──────── Listed entries

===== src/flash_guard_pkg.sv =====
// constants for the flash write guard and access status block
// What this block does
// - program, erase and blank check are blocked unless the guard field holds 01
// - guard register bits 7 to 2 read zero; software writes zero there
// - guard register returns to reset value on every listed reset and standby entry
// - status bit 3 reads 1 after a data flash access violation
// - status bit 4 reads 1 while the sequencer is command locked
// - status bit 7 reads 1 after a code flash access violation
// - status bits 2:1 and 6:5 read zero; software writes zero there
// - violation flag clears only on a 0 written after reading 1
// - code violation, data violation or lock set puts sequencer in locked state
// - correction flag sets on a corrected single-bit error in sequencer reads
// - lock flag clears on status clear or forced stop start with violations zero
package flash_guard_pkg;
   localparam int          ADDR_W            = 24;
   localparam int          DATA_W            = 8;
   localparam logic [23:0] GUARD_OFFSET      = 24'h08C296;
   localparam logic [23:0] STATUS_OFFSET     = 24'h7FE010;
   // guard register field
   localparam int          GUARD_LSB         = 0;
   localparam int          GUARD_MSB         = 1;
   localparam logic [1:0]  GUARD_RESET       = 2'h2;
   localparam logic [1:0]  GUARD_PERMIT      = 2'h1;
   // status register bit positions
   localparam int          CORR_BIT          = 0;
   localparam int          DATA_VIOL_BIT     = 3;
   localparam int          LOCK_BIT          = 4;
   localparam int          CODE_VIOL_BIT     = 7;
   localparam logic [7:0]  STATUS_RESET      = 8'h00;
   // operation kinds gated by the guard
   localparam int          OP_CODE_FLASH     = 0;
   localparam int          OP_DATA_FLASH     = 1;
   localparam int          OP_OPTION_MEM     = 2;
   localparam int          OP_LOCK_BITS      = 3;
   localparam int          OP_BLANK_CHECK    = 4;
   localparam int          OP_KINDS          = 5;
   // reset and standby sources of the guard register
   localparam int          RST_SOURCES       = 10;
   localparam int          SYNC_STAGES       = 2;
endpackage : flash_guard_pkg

────────────────
──────── Listed entries

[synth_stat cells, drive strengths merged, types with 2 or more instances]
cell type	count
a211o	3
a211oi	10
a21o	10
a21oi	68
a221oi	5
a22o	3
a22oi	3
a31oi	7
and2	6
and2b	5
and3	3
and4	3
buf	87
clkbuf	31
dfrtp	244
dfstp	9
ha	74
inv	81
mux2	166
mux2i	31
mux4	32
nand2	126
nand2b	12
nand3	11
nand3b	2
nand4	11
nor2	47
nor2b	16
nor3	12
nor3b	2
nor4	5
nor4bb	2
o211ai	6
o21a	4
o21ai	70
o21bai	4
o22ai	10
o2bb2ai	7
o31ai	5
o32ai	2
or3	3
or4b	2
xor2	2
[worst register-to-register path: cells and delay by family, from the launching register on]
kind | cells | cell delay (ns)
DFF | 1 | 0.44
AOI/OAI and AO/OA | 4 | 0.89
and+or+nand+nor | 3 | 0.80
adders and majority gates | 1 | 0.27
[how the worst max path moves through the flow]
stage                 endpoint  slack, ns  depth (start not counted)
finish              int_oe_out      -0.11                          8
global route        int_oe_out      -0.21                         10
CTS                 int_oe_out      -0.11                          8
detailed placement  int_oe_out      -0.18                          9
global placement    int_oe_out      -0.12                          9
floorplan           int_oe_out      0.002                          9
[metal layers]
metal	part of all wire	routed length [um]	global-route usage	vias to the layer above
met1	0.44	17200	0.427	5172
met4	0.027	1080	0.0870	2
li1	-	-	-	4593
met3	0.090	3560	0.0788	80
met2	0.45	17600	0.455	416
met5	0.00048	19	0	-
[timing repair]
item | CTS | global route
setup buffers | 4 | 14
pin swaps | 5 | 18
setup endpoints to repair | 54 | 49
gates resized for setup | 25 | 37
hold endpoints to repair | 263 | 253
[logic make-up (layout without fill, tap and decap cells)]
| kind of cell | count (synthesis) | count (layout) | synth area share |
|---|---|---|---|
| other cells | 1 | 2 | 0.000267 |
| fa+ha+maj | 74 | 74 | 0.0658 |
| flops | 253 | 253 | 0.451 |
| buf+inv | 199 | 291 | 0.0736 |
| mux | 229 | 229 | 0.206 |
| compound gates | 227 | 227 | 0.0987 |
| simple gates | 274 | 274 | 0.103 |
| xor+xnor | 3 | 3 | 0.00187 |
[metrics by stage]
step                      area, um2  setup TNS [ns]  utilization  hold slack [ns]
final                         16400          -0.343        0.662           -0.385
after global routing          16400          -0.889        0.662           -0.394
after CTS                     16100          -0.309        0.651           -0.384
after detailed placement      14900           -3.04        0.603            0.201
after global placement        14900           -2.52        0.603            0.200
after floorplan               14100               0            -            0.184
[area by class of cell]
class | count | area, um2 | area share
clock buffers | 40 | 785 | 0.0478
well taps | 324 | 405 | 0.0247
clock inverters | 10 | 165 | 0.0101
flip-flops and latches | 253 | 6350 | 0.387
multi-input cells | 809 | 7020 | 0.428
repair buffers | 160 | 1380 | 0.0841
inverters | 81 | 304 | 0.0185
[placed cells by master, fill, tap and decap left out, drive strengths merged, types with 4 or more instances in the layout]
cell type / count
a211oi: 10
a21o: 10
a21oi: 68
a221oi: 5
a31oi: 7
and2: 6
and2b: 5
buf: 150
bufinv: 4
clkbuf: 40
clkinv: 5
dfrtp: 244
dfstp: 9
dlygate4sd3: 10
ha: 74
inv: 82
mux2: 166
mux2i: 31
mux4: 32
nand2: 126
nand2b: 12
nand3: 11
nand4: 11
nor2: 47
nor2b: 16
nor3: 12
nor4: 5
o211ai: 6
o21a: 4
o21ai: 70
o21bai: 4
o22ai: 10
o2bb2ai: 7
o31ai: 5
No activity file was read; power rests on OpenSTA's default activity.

────────────────

• **Task prompt**
Your answer should be every line above that contains the word "path".

• **Response to this task**
[worst register-to-register path: cells and delay by family, from the launching register on]
[how the worst max path moves through the flow]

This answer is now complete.